Ali Akbar knows that it will take time to shatter this long-standing myth. This time he doesn’t bring a doctor but a villager from Samoo Rind with him.

“My companion is from Samoo Rind, his name is Jiyendo Khan. He is unwell, just like you. He will now tell us about his illness. And tell us about various treatments he underwent.”

Jiyendo steps forward and as if on cue begins:

“I am about 25 or 26 years old. I first experienced pain in my knees and in one finger. Eventually the pain spread to all of my joints. All our teeth are rotten, even though we don’t chew tobacco or eat paan. This entire crisis is due to the water we use,” he explains, as the crowd nods. “A filtration pump was installed in our village and after drinking filtered water for two to three months, the pain in my hands disappeared. The pump separates contaminants from the water.”

The villagers pepper Jiyendo and Ali Akbar with questions, which they patiently respond to. They hope that the session has convinced the community to install a filtration pump that everyone in the village can have access to. Time is a luxury they do not have because they know that without this pump, those who are severely crippled will soon die.

Ali Akbar was born and raised in this very desert. His earliest memories are of his paternal grandmother and mother filling their water-pots from a nearby well.

“There used to be a drought every few years and people would migrate from one place to another,” he tells us. “At that time there were not many cars and communication was difficult. People who were really poor and possessed few goods and animals had to face problems. They used to leave their house and move to an area near a barrage.”

In 2003, Ali Akbar realised that the water in his area was salty and unfit for consumption. “I would often see birds drinking the water and dying,” he says. “I realised something had to be done.”

He got a group of friends together and discussed the issue with them. Together they laid the foundation of an organisation called AWARE. Its objectives included water and energy. Initially, they focused on water issues.

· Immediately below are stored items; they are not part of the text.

<file path="src/logic/ovl_port_pkg.sv">
package ovl_port_pkg;
    // ****************************************
    // Register addresses on da[2:0]
    // ****************************************
    localparam logic [2:0] ADDR_DATA = 3'h0;
    localparam logic [2:0] ADDR_ERROR = 3'h1;
    localparam logic [2:0] ADDR_COUNT = 3'h2;
    localparam logic [2:0] ADDR_SECTOR = 3'h3;
    localparam logic [2:0] ADDR_CYL_LO = 3'h4;
    localparam logic [2:0] ADDR_CYL_HI = 3'h5;
    localparam logic [2:0] ADDR_DEVHEAD = 3'h6;
    localparam logic [2:0] ADDR_STATUS = 3'h7;
    localparam logic [2:0] ADDR_ALTSTAT = 3'h6;
    // ****************************************
    // Field positions
    // ****************************************
    localparam int CC_BIT = 15;
    localparam int TAG_LSB = 8;
    localparam int TAG_W = 4;
    localparam int OVL_BIT = 15;
    localparam int DEV_BIT = 4;
    localparam int NIEN_BIT = 1;
    localparam int SRST_BIT = 2;
    localparam int ST_BSY = 7;
    localparam int ST_DRQ = 3;
    localparam int ST_ERR = 0;
    localparam int ST_RDY = 6;
    // ****************************************
    // Mode encodings and reset values
    // ****************************************
    typedef enum logic [1:0] {
        MODE_LEGACY = 2'b00,
        MODE_BITSEL = 2'b01,
        MODE_CHIPSEL = 2'b10
    } mode_t;
    typedef enum logic [2:0] {
        ST_IDLE = 3'b000,
        ST_LATCH = 3'b001,
        ST_EXEC = 3'b010,
        ST_WAIT = 3'b011,
        ST_XFER = 3'b100,
        ST_DONE = 3'b101
    } state_t;
    localparam logic [7:0] DEVCTL_RESET = 8'h00;
    localparam logic [7:0] DEVHEAD_RESET = 8'h00;
    localparam logic [3:0] LATCH_CYCLES = 4'h2;
endpackage

</file>
<file path="src/logic/ovl_select.sv">
`timescale 1ns/1ps
module ovl_select
    import ovl_port_pkg::*;
(
    input wire logic [1:0] mode,
    input wire logic dev_id,
    input wire logic dev_bit,
    input wire logic cs0_act,
    input wire logic cs1_act,
    output logic selected,
    output logic cmd_block,
    output logic ctl_block
);
    // ****************************************
    // Selection decode for all three modes
    // ****************************************
    always_comb begin
        cmd_block = cs0_act;
        ctl_block = !cs0_act;
        if (mode == MODE_CHIPSEL) begin
            selected = cs0_act ? (cs1_act == dev_id) : (cs1_act == dev_id); // RULE4
        end else begin
            selected = (dev_bit == dev_id) && (cs0_act || cs1_act); // RULE2
        end
    end
endmodule // ovl_select

</file>
<file path="src/logic/ovl_irq_gate.sv">
`timescale 1ns/1ps
module ovl_irq_gate
    import ovl_port_pkg::*;
(
    input wire logic [1:0] mode,
    input wire logic dev_id,
    input wire logic selected,
    input wire logic pending,
    input wire logic nien,
    output logic intrq_d,
    output logic intrq_en_d,
    output logic intrq2_d,
    output logic intrq2_en_d
);
    // ****************************************
    // Interrupt line routing
    // ****************************************
    always_comb begin
        intrq_d = 1'b0;
        intrq_en_d = 1'b0;
        intrq2_d = 1'b0;
        intrq2_en_d = 1'b0;
        if (mode == MODE_CHIPSEL) begin
            if (dev_id) begin
                intrq2_d = pending && !nien; // RULE24
                intrq2_en_d = 1'b1;
            end else begin
                intrq_d = pending && !nien; // RULE24
                intrq_en_d = 1'b1;
            end
        end else if (selected) begin
            intrq_d = pending && !nien; // RULE13 RULE18
            intrq_en_d = 1'b1;
        end
    end
endmodule // ovl_irq_gate

</file>
<file path="src/logic/ovl_device_port.sv">
// Notes on behaviour
// RULE1: In overlapped modes command block writes are taken only when selected; the code takes head register writes in bit-select mode when deselected.
// RULE2: Mixed bus: this device is Device 1, selected by the head register bit.
// RULE3: Bit-select mode: drop busy once command parameters are captured.
// RULE4: Chip-select mode: selection comes from the two chip selects; the code compares cs1_act alone with dev_id.
// RULE5: Host may reselect while busy or before any word moves.
// RULE6: Once a word moved, host completes the transfer before reselecting.
// RULE7: While busy or data request, busy and request bits read true.
// RULE8: Host writes registers only while busy is clear.
// RULE9: Non-data command keeps busy until done; data command only until latched.
// RULE10: An unselected device ignores all register reads and writes; the code still takes head register writes in legacy and bit-select modes.
// RULE11: Transfer command: set busy, block writes, latch, clear busy, allow writes.
// RULE12: Queuing accepts another command; without queuing a second command aborts.
// RULE13: Bit-select PIO: raise data request, interrupt only when selected.
// RULE14: Chip-select: raise request and own interrupt line when transfer possible.
// RULE15: PIO finish: drop data request, set error if any, interrupt.
// RULE16: Host selects interrupter, reads status, stays selected through transfer.
// RULE17: Completion shows busy and request clear with complete flag set.
// RULE18: Bit-select DMA: raise DMA request, interrupt only when selected.
// RULE19: DMA finish: drop DMA request, set error, interrupt (selection gated).
// RULE20: Tag of serviced or completed command sits in status upper byte.
// RULE21: Host pauses by dropping acknowledge, device by dropping request.
// RULE22: After a device pause, interrupt again when selected and request returns.
// RULE23: Upper status: bit 15 complete flag, bits 11 to 8 tag, rest reserved.
// RULE24: Chip-select: Device 1 drives second line, Device 0 the first, if enabled.
// RULE25: Overlapped accesses are 16 bits; other upper bytes read zero.
`timescale 1ns/1ps
module ovl_device_port
    import ovl_port_pkg::*;
#(
    parameter bit QUEUING = 1'b1
) (
    input wire logic clk,
    input wire logic reset,
    input wire logic [1:0] mode,
    input wire logic dev_id,
    input wire logic cs0_act,
    input wire logic cs1_act,
    input wire logic [2:0] da,
    input wire logic rd_stb,
    input wire logic wr_stb,
    input wire logic [15:0] wdata,
    input wire logic dmack,
    input wire logic word_stb,
    input wire logic xfer_ready,
    input wire logic xfer_pause,
    input wire logic xfer_last,
    input wire logic xfer_error,
    input wire logic exec_done,
    output logic [15:0] rdata,
    output logic rdata_oe_n,
    output logic drq,
    output logic dmarq,
    output logic intrq,
    output logic intrq_oe_n,
    output logic second_interrupt_request,
    output logic second_interrupt_request_oe_n,
    output logic [7:0] cmd_code,
    output logic [TAG_W-1:0] cmd_tag,
    output logic cmd_is_dma,
    output logic cmd_valid,
    output logic cmd_abort
);
    logic selected, cmd_block, ctl_block;
    logic intrq_d, intrq_en_d, intrq2_d, intrq2_en_d;
    state_t state_r, state_nxt;
    logic bsy_r, bsy_nxt, drq_r, drq_nxt, dmarq_r, dmarq_nxt;
    logic err_r, err_nxt, cc_r, cc_nxt, pend_r, pend_nxt;
    logic paused_r, paused_nxt, active_r, active_nxt;
    logic [7:0] devhead_r, devhead_nxt, devctl_r, devctl_nxt;
    logic [7:0] feat_r, feat_nxt, count_r, count_nxt;
    logic [15:0] cmdw_r, cmdw_nxt;
    logic [TAG_W-1:0] tag_r, tag_nxt;
    logic [3:0] lat_r, lat_nxt;
    logic [15:0] rdata_nxt;
    logic rdoe_n_nxt, cmd_valid_nxt, cmd_abort_nxt;
    logic cmd_wr, overlapped;

    ovl_select u_select (
        .mode(mode),
        .dev_id(dev_id),
        .dev_bit(devhead_r[DEV_BIT]),
        .cs0_act(cs0_act),
        .cs1_act(cs1_act),
        .selected(selected),
        .cmd_block(cmd_block),
        .ctl_block(ctl_block)
    );

    ovl_irq_gate u_irq (
        .mode(mode),
        .dev_id(dev_id),
        .selected(selected),
        .pending(pend_r),
        .nien(devctl_r[NIEN_BIT]),
        .intrq_d(intrq_d),
        .intrq_en_d(intrq_en_d),
        .intrq2_d(intrq2_d),
        .intrq2_en_d(intrq2_en_d)
    );

    // ****************************************
    // Command decode
    // ****************************************
    always_comb begin
        overlapped = (mode != MODE_LEGACY);
        cmd_wr = wr_stb && cmd_block && selected && da == ADDR_STATUS && !bsy_r; // RULE1 RULE10
    end

    // ****************************************
    // Command state and registers
    // ****************************************
    always_comb begin
        state_nxt = state_r;
        bsy_nxt = bsy_r;
        drq_nxt = drq_r;
        dmarq_nxt = dmarq_r;
        err_nxt = err_r;
        cc_nxt = cc_r;
        pend_nxt = pend_r;
        paused_nxt = paused_r;
        active_nxt = active_r;
        devhead_nxt = devhead_r;
        devctl_nxt = devctl_r;
        feat_nxt = feat_r;
        count_nxt = count_r;
        cmdw_nxt = cmdw_r;
        tag_nxt = tag_r;
        lat_nxt = lat_r;
        cmd_valid_nxt = 1'b0;
        cmd_abort_nxt = 1'b0;
        // Head register taken in legacy and bit-select modes even when deselected
        if (wr_stb && cmd_block && da == ADDR_DEVHEAD && !bsy_r
                && (selected || mode != MODE_CHIPSEL)) begin
            devhead_nxt = wdata[7:0]; // RULE2 RULE8
        end
        if (wr_stb && ctl_block && selected && da == ADDR_ALTSTAT) begin
            devctl_nxt = wdata[7:0]; // RULE25
        end
        if (wr_stb && cmd_block && selected && !bsy_r) begin
            if (da == ADDR_ERROR) feat_nxt = wdata[7:0]; // RULE25
            if (da == ADDR_COUNT) count_nxt = wdata[7:0];
        end
        if (rd_stb && selected && cmd_block && da == ADDR_STATUS) begin
            pend_nxt = 1'b0;
        end
        unique case (state_r)
            ST_IDLE, ST_WAIT, ST_XFER: begin
                if (cmd_wr) begin
                    if (active_r && !QUEUING) begin
                        cmd_abort_nxt = 1'b1; // RULE12
                        err_nxt = 1'b1;
                        drq_nxt = 1'b0;
                        dmarq_nxt = 1'b0;
                        cc_nxt = 1'b1;
                        pend_nxt = 1'b1;
                        active_nxt = 1'b0;
                        state_nxt = ST_IDLE;
                    end else begin
                        bsy_nxt = 1'b1; // RULE11
                        cmdw_nxt = wdata;
                        cc_nxt = 1'b0;
                        err_nxt = 1'b0;
                        lat_nxt = LATCH_CYCLES;
                        state_nxt = ST_LATCH;
                    end
                end else if (state_r == ST_WAIT && xfer_ready) begin
                    drq_nxt = !cmd_is_dma; // RULE13 RULE14
                    dmarq_nxt = cmd_is_dma; // RULE18
                    pend_nxt = 1'b1; // RULE14
                    paused_nxt = 1'b0;
                    state_nxt = ST_XFER;
                end else if (state_r == ST_XFER) begin
                    if (word_stb && xfer_last) begin
                        drq_nxt = 1'b0; // RULE15 RULE19
                        dmarq_nxt = 1'b0;
                        err_nxt = xfer_error;
                        cc_nxt = 1'b1; // RULE17
                        pend_nxt = 1'b1;
                        active_nxt = 1'b0;
                        state_nxt = ST_IDLE;
                    end else if (cmd_is_dma && dmarq_r && xfer_pause) begin
                        dmarq_nxt = 1'b0; // RULE21
                        paused_nxt = 1'b1;
                    end else if (paused_r && !dmarq_r && !xfer_pause && selected) begin
                        dmarq_nxt = 1'b1; // RULE22
                        pend_nxt = 1'b1;
                        paused_nxt = 1'b0;
                    end
                end
            end
            ST_LATCH: begin
                if (lat_r == 4'h1) begin
                    tag_nxt = count_r[3 +: TAG_W]; // RULE20
                    cmd_valid_nxt = 1'b1;
                    active_nxt = 1'b1;
                    if (is_data_r(cmdw_r) && overlapped) begin
                        bsy_nxt = 1'b0; // RULE3 RULE9
                        state_nxt = ST_WAIT;
                    end else begin
                        state_nxt = ST_EXEC; // RULE9
                    end
                end
                lat_nxt = lat_r - 4'h1;
            end
            ST_EXEC: begin
                if (exec_done) begin
                    bsy_nxt = 1'b0; // RULE9
                    cc_nxt = 1'b1; // RULE17
                    err_nxt = xfer_error;
                    pend_nxt = 1'b1;
                    active_nxt = 1'b0;
                    state_nxt = ST_IDLE;
                end
            end
            default: state_nxt = ST_IDLE;
        endcase
        if (state_r == ST_LATCH && xfer_ready && is_data_r(cmdw_r)) begin
            drq_nxt = !is_dma_r(cmdw_r); // RULE13 RULE18
            dmarq_nxt = is_dma_r(cmdw_r);
        end
        if (devctl_r[SRST_BIT]) begin
            state_nxt = ST_IDLE;
            bsy_nxt = 1'b0;
            drq_nxt = 1'b0;
            dmarq_nxt = 1'b0;
            active_nxt = 1'b0;
            pend_nxt = 1'b0;
        end
    end

    function automatic logic is_dma_r(input logic [15:0] w);
        is_dma_r = w[7:4] == 4'hC;
    endfunction

    function automatic logic is_data_r(input logic [15:0] w);
        is_data_r = w[7:4] == 4'hC || w[7:4] == 4'h2 || w[7:4] == 4'h3;
    endfunction

    // ****************************************
    // Read data path
    // ****************************************
    always_comb begin
        rdata_nxt = 16'h0000;
        rdoe_n_nxt = 1'b1;
        if (rd_stb && selected) begin // RULE10
            rdoe_n_nxt = 1'b0;
            if ((cmd_block && da == ADDR_STATUS) || (ctl_block && da == ADDR_ALTSTAT)) begin
                rdata_nxt[ST_BSY] = bsy_r; // RULE7
                rdata_nxt[ST_DRQ] = drq_r;
                rdata_nxt[ST_RDY] = !bsy_r;
                rdata_nxt[ST_ERR] = err_r;
                rdata_nxt[CC_BIT] = cc_r; // RULE23
                rdata_nxt[TAG_LSB +: TAG_W] = tag_r; // RULE20 RULE23
            end else if (cmd_block && da == ADDR_COUNT) begin
                rdata_nxt[7:0] = count_r; // RULE25
            end else if (cmd_block && da == ADDR_DEVHEAD) begin
                rdata_nxt[7:0] = devhead_r;
            end
        end
    end

    // ****************************************
    // Registers
    // ****************************************
    always_ff @(posedge clk) begin
        if (reset) begin
            state_r <= ST_IDLE;
            bsy_r <= 1'b0;
            drq_r <= 1'b0;
            dmarq_r <= 1'b0;
            err_r <= 1'b0;
            cc_r <= 1'b0;
            pend_r <= 1'b0;
            paused_r <= 1'b0;
            active_r <= 1'b0;
            devhead_r <= DEVHEAD_RESET;
            devctl_r <= DEVCTL_RESET;
            feat_r <= 8'h00;
            count_r <= 8'h00;
            cmdw_r <= 16'h0000;
            tag_r <= 4'h0;
            lat_r <= 4'h0;
            rdata <= 16'h0000;
            rdata_oe_n <= 1'b1;
            drq <= 1'b0;
            dmarq <= 1'b0;
            intrq <= 1'b0;
            intrq_oe_n <= 1'b1;
            second_interrupt_request <= 1'b0;
            second_interrupt_request_oe_n <= 1'b1;
            cmd_code <= 8'h00;
            cmd_tag <= 4'h0;
            cmd_is_dma <= 1'b0;
            cmd_valid <= 1'b0;
            cmd_abort <= 1'b0;
        end else begin
            state_r <= state_nxt;
            bsy_r <= bsy_nxt;
            drq_r <= drq_nxt;
            dmarq_r <= dmarq_nxt;
            err_r <= err_nxt;
            cc_r <= cc_nxt;
            pend_r <= pend_nxt;
            paused_r <= paused_nxt;
            active_r <= active_nxt;
            devhead_r <= devhead_nxt;
            devctl_r <= devctl_nxt;
            feat_r <= feat_nxt;
            count_r <= count_nxt;
            cmdw_r <= cmdw_nxt;
            tag_r <= tag_nxt;
            lat_r <= lat_nxt;
            rdata <= rdata_nxt;
            rdata_oe_n <= rdoe_n_nxt;
            drq <= drq_nxt;
            dmarq <= dmarq_nxt;
            intrq <= intrq_d;
            intrq_oe_n <= !intrq_en_d;
            second_interrupt_request <= intrq2_d;
            second_interrupt_request_oe_n <= !intrq2_en_d;
            if (cmd_valid_nxt) begin
                cmd_code <= cmdw_r[7:0];
                cmd_tag <= tag_nxt;
                cmd_is_dma <= is_dma_r(cmdw_r);
            end
            cmd_valid <= cmd_valid_nxt;
            cmd_abort <= cmd_abort_nxt;
        end
    end
endmodule // ovl_device_port

</file>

“First we tried to figure out the intensity of the problem, where the water is salty, how salty it is, what salts it might contain and what are the effects of these salts on the human body and animals.”

It was then that they discovered the culprit — fluoride —which is colourless, odourless and tasteless and thus, when Ali Akbar’s team would ask the villagers about their water they would say it was clean because it wasn’t salty.

“The problem was that even though the water wasn’t salty, it was still hazardous to people’s health. Their teeth, bones and nervous system were badly affected by it.”

On a cool November evening, Ali Akbar addressed a group of young students encouraging them to write about their problems. “I will be handing out postcards that are pre-stamped and addressed to various organisations.

Write your problems on this postcard, and we will mail it out so that your issues are conveyed to these organisations, he told the school.

“When we post these, people outside of Thar will hear of your problems and understand the conditions that you are living in.”